A bit of background on me-
At a young age, from the time I was born until the time I was a teenager, I was raised in a Baptist/Evangelical environment involving various communities of professing Christians. Later in life and for the past year or two, I have been Lutheran, which served as my introduction to an orthodox, ancient, and dogmatic Christianity, as watered down as they are; this, however, is a story for another day. Many of these people in the Baptist and Evangelical communities, unfortunately, were not Christians because they had not even been Baptized, being sadly ignorant of its necessity for regeneration in Christ. Being raised in that environment gave me some terrible disadvantages, but it gave me some advantages as well.
Some of the disadvantages are that I absorbed a lot of the usual fears and prejudices against Catholicism that is typical of Baptists and Evangelicals, and these mental ticks have been reeeeaaaaallllllyyyyyyyy hard to overcome, seeing as I absorbed them at such a young age. In the last nine months of serious intellectual and spiritual conversion to the Catholic Faith, it hasn't been until recently that I've truly become comfortable with the exalted role of the Theotokos and a few other aspects of orthodox Catholicism. Another negative is that naturally I was never Baptized, not as an infant, or even later in life. While that is a negative from the standpoint of still being in a sort of limbo regarding even being a Christian, I must say I have been humbled and awed by the Grace of God manifested in the fact that I can now have all of my foolish sins of youth washed away, both the eternal and temporal judgments and consequences of them. It's enough to make you fall on your face in awe at the Grace of Christ.
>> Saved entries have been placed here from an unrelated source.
## config.mk

```make
export PLATFORM = sky130hd
export DESIGN_NAME = ktrie_ctrl
export DESIGN_NICKNAME = d
export VERILOG_FILES = /design/src/hdl/ktrie_pkg.sv /design/src/hdl/ktrie_ctrl.sv
export SDC_FILE = /design/constraint.sdc
export NUM_CORES = 1
export LEC_CHECK = 0
export BUFFER_PORTS_ARGS = -buffer_cell sky130_fd_sc_hd__buf_2
export CORE_AREA = 3 3 40 42
export DETAILED_ROUTE_END_ITERATION = 12
export DIE_AREA = 0 0 43 45
export MAX_ROUTING_LAYER = met4
export PLACE_DENSITY = 0.36
export SYNTH_ARGS = -nofsm -noshare
export SYNTH_HDL_FRONTEND = slang
export SYNTH_SLANG_ARGS = --single-unit
```

## constraint.sdc

```tcl
create_clock -name clk -period 1.5 [get_ports clk]
set_clock_uncertainty 0.15 [all_clocks]
set_input_delay 0.3 -clock clk [delete_from_list [all_inputs] [get_ports clk]]
set_output_delay 0.3 -clock clk [all_outputs]
set_load 0.01 [all_outputs]
```

## src/hdl/ktrie_pkg.sv

```systemverilog
package ktrie_pkg;

  localparam int SYMBOLS        = 37;
  localparam int LETTERS        = 26;
  localparam int SYM_DIGIT_BASE = 26;
  localparam int SYM_UNDERSCORE = 36;
  localparam int SYM_W          = 6;
  localparam int TAG_W          = 11;
  localparam int INDEX_W        = 10;

  localparam logic [TAG_W-1:0] NO_WORD = {TAG_W{1'b1}};

  localparam logic OP_INSERT = 1'b0;
  localparam logic OP_LOOKUP = 1'b1;

  localparam logic [2:0] STATUS_INSERTED  = 3'd0;
  localparam logic [2:0] STATUS_FOUND     = 3'd1;
  localparam logic [2:0] STATUS_NOT_FOUND = 3'd2;
  localparam logic [2:0] STATUS_BAD_CHAR  = 3'd3;
  localparam logic [2:0] STATUS_POOL_FULL = 3'd4;

  localparam logic [1:0] FAULT_NONE     = 2'd0;
  localparam logic [1:0] FAULT_BAD_CHAR = 2'd1;
  localparam logic [1:0] FAULT_POOL     = 2'd2;
  localparam logic [1:0] FAULT_MISSING  = 2'd3;

  typedef struct packed {
    logic                 op;
    logic [7:0]           char_code;
    logic                 is_last;
    logic [INDEX_W-1:0]   keyword_index;
  } item_t;

  typedef struct packed {
    logic [2:0]           status;
    logic [INDEX_W-1:0]   found_index;
  } result_t;

  // controller to datapath
  typedef struct packed {
    logic clear_en;
    logic accept;
    logic resolve;
    logic tag_finish;
  } ctl_t;

  // datapath to controller
  typedef struct packed {
    logic walk;
    logic need_tag;
    logic clear_last;
  } dp_stat_t;

  typedef struct packed {
    logic             valid;
    logic [SYM_W-1:0] sym;
  } sym_t;

  function automatic sym_t symbol_of(input logic [7:0] c);
    sym_t       s;
    logic [7:0] lc;
    s.valid = 1'b0;
    s.sym   = '0;
    lc      = (c >= 8'h41 && c <= 8'h5A) ? c + 8'h20 : c;
    if (lc == 8'h5F) begin
      s.valid = 1'b1;
      s.sym   = SYM_W'(SYM_UNDERSCORE);
    end else if (lc >= 8'h61 && lc <= 8'h7A) begin
      s.valid = 1'b1;
      s.sym   = SYM_W'(lc - 8'h61);
    end else if (lc >= 8'h30 && lc <= 8'h39) begin
      s.valid = 1'b1;
      s.sym   = SYM_W'(lc - 8'h30) + SYM_W'(SYM_DIGIT_BASE);
    end
    return s;
  endfunction

  function automatic logic [2:0] fault_status(input logic op, input logic [1:0] fault);
    logic [2:0] st;
    st = STATUS_NOT_FOUND;
    if (op == OP_INSERT) begin
      unique case (fault)
        FAULT_BAD_CHAR: st = STATUS_BAD_CHAR;
        FAULT_POOL:     st = STATUS_POOL_FULL;
        FAULT_MISSING:  st = STATUS_NOT_FOUND;
        default:        st = STATUS_INSERTED;
      endcase
    end
    return st;
  endfunction

endpackage

```

## src/hdl/ktrie_ctrl.sv

```systemverilog
module ktrie_ctrl (
  input  logic                clk,
  input  logic                rst,
  input  logic                start,
  input  ktrie_pkg::dp_stat_t stat,
  output ktrie_pkg::ctl_t     ctl,
  output logic                busy
);

  typedef enum logic [1:0] {
    S_CLEAR,
    S_IDLE,
    S_CHILD,
    S_TAG
  } state_t;

  state_t state;
  state_t state_next;

  always_comb begin
    ctl            = '0;
    ctl.clear_en   = (state == S_CLEAR);
    ctl.accept     = (state == S_IDLE) && start;
    ctl.resolve    = (state == S_CHILD);
    ctl.tag_finish = (state == S_TAG);
  end

  always_comb begin
    state_next = state;
    unique case (state)
      S_CLEAR: if (stat.clear_last) state_next = S_IDLE;
      S_IDLE:  if (start && stat.walk) state_next = S_CHILD;
      S_CHILD: state_next = stat.need_tag ? S_TAG : S_IDLE;
      S_TAG:   state_next = S_IDLE;
      default: state_next = S_IDLE;
    endcase
  end

  always_ff @(posedge clk) begin
    if (rst) begin
      state <= S_CLEAR;
      busy  <= 1'b1;
    end else begin
      state <= state_next;
      busy  <= (state_next != S_IDLE);
    end
  end

endmodule

```

=== Yosys cells after proc, flatten, opt, wreduce, memory -nomap -nowiden ===
Cells that the tools add are included.

* Output and inout port bits: 5
* Logic and storage cells: 13
* Input port bits: 6
* Bits in registers: 3

* Multiplexer cells: 4
* Reductions and logical operators: 3
* Eq/ne operators: 4

{| class="wikitable"
|+ Operators with widths
! kind !! number
|-
| one-hot mux 2 bit (4 select lines) || 1
|-
| 2-to-1 mux 2 bit || 3
|-
| == test 2 bit, second input constant || 2
|-
| == test 2 x 1 -> 1 bit, second input constant || 1
|-
| logical AND 1 bit || 2
|-
| zero test 2 bit || 1
|-
| != test 2 x 1 -> 1 bit, second input constant || 1
|}

=== Longest topological paths before layout ===
* Word-level depth: 4
* Gate-level depth with buffers: 2

=== Least setup slack after synthesis ===
No wires, ideal clock.

* Kind: reg2reg
* Start point: reg state[1]
* End point: reg state[0]
* Setup slack: 0.368 ns
* Period minus slack after synthesis: 1.132 ns
* Stages on the path, launching flop included: 3
* Data arrival time: 0.867 ns
* Buffers on the path: 0
* Data required time: 1.234 ns
* Cells stage by stage: dfxtp_1 or3_1 and3b_1

* Cells in the longest elaborated chain, start to end: 2

{| class="wikitable"
|+ Ends and longest elaborated chain
! item !! RTL line !! source
|-
| start: declaration || ktrie_ctrl.sv:17 || <nowiki>state_t state;</nowiki>
|-
| start signal: assignment || ktrie_ctrl.sv:44 || <nowiki>state <= state_next;</nowiki>
|-
| == test 2 bit, or another cell as far along || ktrie_ctrl.sv:30 || <nowiki>unique case (state)</nowiki>
|-
| one-hot mux 2 bit (4 select lines) * || ktrie_ctrl.sv:30 ||
|}

Every way passes the cells marked *; elsewhere a longest branch is shown, timed or not.
A chain may end at the register's enable or synchronous reset.

==> impl_metrics.ini <==
[worst_setup_path]
crit_family = flip-flops
crit_type = reg -> out
crit_chain = and2_2 -> buf_2
cp_slowest_cell = dfxtp_1
rrSetupSlack_ns = 0.31
path_buf_inv = 1
cp-end-kind = output port
cp_max_fo = 7
slowest_delay_ns = 0.40
critPathRequiredTime_ns = 1.05
start_kind = flip-flop
arrival_ns = 0.91

[synthesis]
synth-seq-cells = 3
yosysSeqAreaShare_pct = 46.2
syn_area_um2 = 130
avgSynthCellArea_um2 = 9.29
syn_inst = 14
synth.distinct_cells = 10
ys_warn_count = 0
syn_nets = 20

[grt]
grtUsageTotal_pct = 5.23
grt_remaining_overflow = 0
grt_pass1_vias = 164
antenna_found_initial = 0
grt_max_degree = 8
grt_first_pass_wirelength_um = 676

[detailed_routing]
viasPerCell = 3.44
routed_wl_um = 366
dr.pass1.iters = 1
vias = 148
drt.antenna.violating_nets = 0
drc = 0
wire_per_inst_um = 8.51
dr.first_iter.drc_count = 0

[run_status]
outcome = finished, final reports clean

[timing]
slew_violations = 0
tns_ns = 0
fmax_mhz = 734
rsz0062_at_grt = false
hold_viol = 0
setup_viol = 0
worst_pin_slew_ns = 0.183
relSlewSlack_pct = 87.8
finalCriticalPeriod_ns = 1.36
worst_slack_ns = 0.138
fin_crit_sh_pct = 90.8

[place]
dp_hpwl_um = 292
portBuffers = 10
place_ws_ns = 0.324
dp.cells = 39
gp_congestion = 0.759

[power_and_ir_drop]
design_power_total_uw = 259
ir_drop_v = 0.000298
p_per_area_mw_per_mm2 = 1150
p_int_uw = 202
pwr-share-seq_pct = 34.9
clockPowerShare_pct = 53.5
sw_frac_of_total_pct = 22.3
p_leak_nw = 0.110
netSwitchingPower_uw = 57.7
combPwrFrac_pct = 11.6

[floorplan]
ios = 11
die_area_mm2 = 0.00194
start_util_pct = 10.1
core_area_mm2 = 0.00128
die_x_um = 43
rows = 13
die_y_um = 45

[clocking]
insertion_delay_ns = 0.23
clk_pin_slew_ns = 0.04
ctsRootBufferMaster = clkbuf_4
post_cts_buffers = 0
numCtsBuffers = 3
numClockSinks = 3
clock_path_buffers = 2
htreeDepth = 1
cts-resized-gates = 0
hold_buffers = 0
tritoncts = done

[finish]
area.growth.synth_to_final_pct = 73.1
n_fill_cell = 143
n_antenna_cell = 0
drive_above_1_share_pct = 50.0
layout.cells.non_filler = 43
nNetsFinal = 35
final_util_pct = 17.5

[hold_path]
hold_class = in -> reg

[flow_run]
cap_violations = 0
## cell usage after synthesis, drive strengths merged
cell type	n	share of area, %
dfxtp	3	46
nand4b	2	13
nor2	2	5.8
a21oi	1	3.8
and2	1	5.8
and3b	1	6.7
nand2	1	2.9
nand3b	1	5.8
nor2b	1	4.8
or3	1	4.8
## area by class of cell
class / count / area (um^2) / share of cell area [%]
clock buffer: 4 / 26.3 / 11.7
multi-input combinational: 11 / 70.1 / 31.1
timing repair buffer: 10 / 50.0 / 22.2
tap: 15 / 18.8 / 8.33
sequential: 3 / 60.1 / 26.7
## state kept, by name, indices dropped and copies added, names as in the netlist
register,flops
busy,1
state,2
## layer usage
layer | GRT usage, % | up-vias | wire (um)
li1 | - | 78 | -
met1 | 6.01 | 61 | 165
met2 | 5.69 | 9 | 142
met3 | 1.99 | 0 | 58
met4 | 7.23 | 0 | 0
met5 | - | - | 0
## layout by cell type (no fill, tap or decap), drive strengths merged
cell / count
nor2b: 1
buf: 10
dfxtp: 3
a21oi: 1
clkbuf: 4
and2: 1
nand2: 1
or3: 1
nand4b: 2
nand3b: 1
nor2: 2
and3b: 1
## cells by family after synthesis
logic type / synth area share [%]
AND/OR/NAND/NOR: 50.0
flip-flops: 46.2
AO/OA/AOI/OAI: 3.84
## final timing paths
kind,to,from,cells after the start
hold / removal,state[1],rst,2
hold reg to reg,state[1],state[1],2
setup reg to reg,state[0],state[1],2
setup / recovery,ctl[0],state[1],2
## metrics by stage
stage          hold WS, ns  area (um^2)
3_5_place_dp         0.334          199
2_1_floorplan        0.219          130
4_1_cts             0.0869          225
3_3_place_gp         0.328          199
5_1_grt              0.106          225
6_report             0.100          225
## power by group through the flow
stage,clock (mW),combinational [mW],sequential [mW]
2_1_floorplan,0,0.0132,0.0922
3_3_place_gp,0,0.0302,0.0917
3_5_place_dp,0,0.0303,0.0920
4_1_cts,0.148,0.0305,0.0908
5_1_grt,0.152,0.0341,0.0920
6_report,0.139,0.0300,0.0906
## worst reg2reg max path: cells and delay by family (launching register included)
family | cells | cell delay (ns)
flip-flops | 1 | 0.34
AND/OR/NAND/NOR | 2 | 0.58
(Power assumes the default switching activity.)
The point of all of this is simply to say, in a certain sense, you could say I'm starting my Christian life right now, and that it will be consummated only when I'm Baptized into the Catholic Faith. However, as is common with converts coming from Protestantism of the brand that doesn't hold Baptism as important, a man can be in my position of just starting out his Christian life as a Catholic, and yet have had a least basic Christian formation his entire life! That is the advantage that I spoke of in the last paragraph.
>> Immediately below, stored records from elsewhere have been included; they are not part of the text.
`config.mk`:
```
export PLATFORM = sky130hd
export DESIGN_NAME = quadratic_newton_root_flat
export DESIGN_NICKNAME = d
export VERILOG_FILES = /design/src/sv/qnr_pkg.sv /design/src/sv/qnr_if.sv /design/src/sv/quadratic_newton_root.sv /design/src/flat_wrapper.sv
export SDC_FILE = /design/constraint.sdc
export NUM_CORES = 2
export LEC_CHECK = 0
export ABC_AREA = 1
export ABC_CLOCK_PERIOD_IN_PS = 8250
export BUFFER_PORTS_ARGS = -buffer_cell sky130_fd_sc_hd__buf_2
export CAP_MARGIN = 0
export CORE_MARGIN = 1
export CORE_UTILIZATION = 59
export DETAILED_ROUTE_END_ITERATION = 10
export GPL_ROUTABILITY_DRIVEN = 1
export PLACE_DENSITY_LB_ADDON = 0.15
export SLEW_MARGIN = 15
export SYNTH_ARGS = -nofsm -noshare
export SYNTH_HDL_FRONTEND = slang
export SYNTH_SLANG_ARGS = --single-unit
```
`constraint.sdc`:
```
create_clock -name clock -period 8.25 [get_ports clock]
set_input_delay 0.4125 -clock clock [delete_from_list [all_inputs] [get_ports clock]]
set_output_delay 0.4125 -clock clock [all_outputs]
set_load 0.05 [all_outputs]
```
<file path="config.mk">
export PLATFORM = sky130hd
export DESIGN_NAME = oaid_cell
export DESIGN_NICKNAME = d
export VERILOG_FILES = /design/src/rtl/core/oaid_pkg.sv /design/src/rtl/core/oaid_cell.sv
export SDC_FILE = /design/constraint.sdc
export NUM_CORES = 1
export LEC_CHECK = 0
export BUFFER_PORTS_ARGS = -buffer_cell sky130_fd_sc_hd__buf_4
export CAP_MARGIN = 25
export CORE_MARGIN = 2
export CORE_UTILIZATION = 42
export CTS_CLUSTER_SIZE = 40
export DETAILED_ROUTE_END_ITERATION = 6
export PLACE_DENSITY_LB_ADDON = 0.05
export SYNTH_ARGS = -nofsm -noshare
export SYNTH_HDL_FRONTEND = slang
export SYNTH_SLANG_ARGS = --single-unit
</file>
<file path="constraint.sdc">
create_clock -name clk -period 6 [get_ports clk]
set_input_delay 0.3 -clock clk [delete_from_list [all_inputs] [get_ports clk]]
set_output_delay 0.3 -clock clk [all_outputs]
set_load 0.01 [all_outputs]
</file>
`src/rtl/ble_pkg.sv`:
```
// ----------------------------------------------------------------------------
// ble_pkg: shared types and constants for the bounded list engine
// Operation and status codes, sizes, and controller/datapath link types.
// ----------------------------------------------------------------------------
package ble_pkg;

    localparam int DEPTH     = 1024;
    localparam int WORD_BITS = 32;
    localparam int IDX_W     = $clog2(DEPTH);
    localparam int CNT_W     = IDX_W + 1;

    typedef enum logic [2:0] {
        F_READ    = 3'd0,
        F_APPEND  = 3'd1,
        F_POP     = 3'd2,
        F_INSERT  = 3'd3,
        F_PREPEND = 3'd4,
        F_DELETE  = 3'd5,
        F_REMOVE  = 3'd6,
        F_FIND    = 3'd7
    } t_func;

    typedef enum logic [2:0] {
        ST_OK       = 3'd0,
        ST_RANGE    = 3'd1,
        ST_FULL     = 3'd2,
        ST_EMPTY    = 3'd3,
        ST_NOTFOUND = 3'd4
    } t_status;

    typedef struct packed {
        logic load;
        logic walk;
        logic finish;
    } t_cmd;

    typedef struct packed {
        logic walk_done;
    } t_sts;

endpackage

```
`src/rtl/ble_ctrl.sv`:
```
// ----------------------------------------------------------------------------
// ble_ctrl: request sequencer
// Accepts a word, runs the datapath memory walk, finishes and presents result.
// ----------------------------------------------------------------------------
module ble_ctrl import ble_pkg::*; (
    input  logic i_clk,
    input  logic i_rst_n,
    input  logic i_in_valid,
    output logic o_in_ready,
    output logic o_out_valid,
    input  logic i_out_ready,
    input  t_sts i_sts,
    output t_cmd o_cmd
);

    typedef enum logic [3:0] {
        S_IDLE = 4'b0001,
        S_WALK = 4'b0010,
        S_FIN  = 4'b0100,
        S_RESP = 4'b1000
    } t_state;

    t_state r_state, n_state;

    always_comb begin
        n_state = r_state;
        unique case (r_state)
            S_IDLE: if (i_in_valid) n_state = S_WALK;
            S_WALK: if (i_sts.walk_done) n_state = S_FIN;
            S_FIN:  n_state = S_RESP;
            S_RESP: if (i_out_ready) n_state = S_IDLE;
            default: n_state = S_IDLE;
        endcase
    end

    always_ff @(posedge i_clk) begin
        if (!i_rst_n) begin
            r_state <= S_IDLE;
        end else begin
            r_state <= n_state;
        end
    end

    assign o_in_ready   = (r_state == S_IDLE);
    assign o_out_valid  = (r_state == S_RESP);
    assign o_cmd.load   = (r_state == S_IDLE) && i_in_valid;
    assign o_cmd.walk   = (r_state == S_WALK);
    assign o_cmd.finish = (r_state == S_FIN);

endmodule

```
As full of errors as it was, I received a great deal of basic catechesis in my upbringing. In case you don't know Baptists or Evangelicals, they are almost always obsessed (in an admirable way) with Sacred Scripture. Devotion to the Scriptures is preeminent among them; it is the heart and soul of their striving to live something like the life of a Christian. There is also among them, at least among the more committed of them, a fanatical devotion to/adoration of the Lord Jesus Christ that is to be commended. These two virtues I learned from a young age from these men and women. I was enrolled in a Bible memorization program called AWANA (Approved Workmen Are Not Ashamed- cf. 2nd Timothy 2:15) from the time I was three years old, and learned quickly basic Christian concepts and most importantly, I learned about Jesus and came to love Him sincerely and deeply. He responded and has never stopped leading me and being with me, even through times of sin and wretchedness, culminating in that Day when I finally eat of His Body and drink from the stream of Blood and Water which flowed from His side.
In my lifetime I have read most of nearly every book of the Old and New Testaments at one time or another; Three or four years ago, I read through most of the New Testament book by book. I have a strong devotion to St. John the Evangelist, and his Gospel, Epistles, and Apocalypse are among my favorite books of the New Testament. Due to my reading of the Old and New Testaments, I have developed (Deo Gratias) a keen sense of typology, which has led me to mystical contemplation, and manifests itself in my meditations on Sacred Scripture and my poetry, some of which I post on this blog for the world to see, some of which I keep to myself.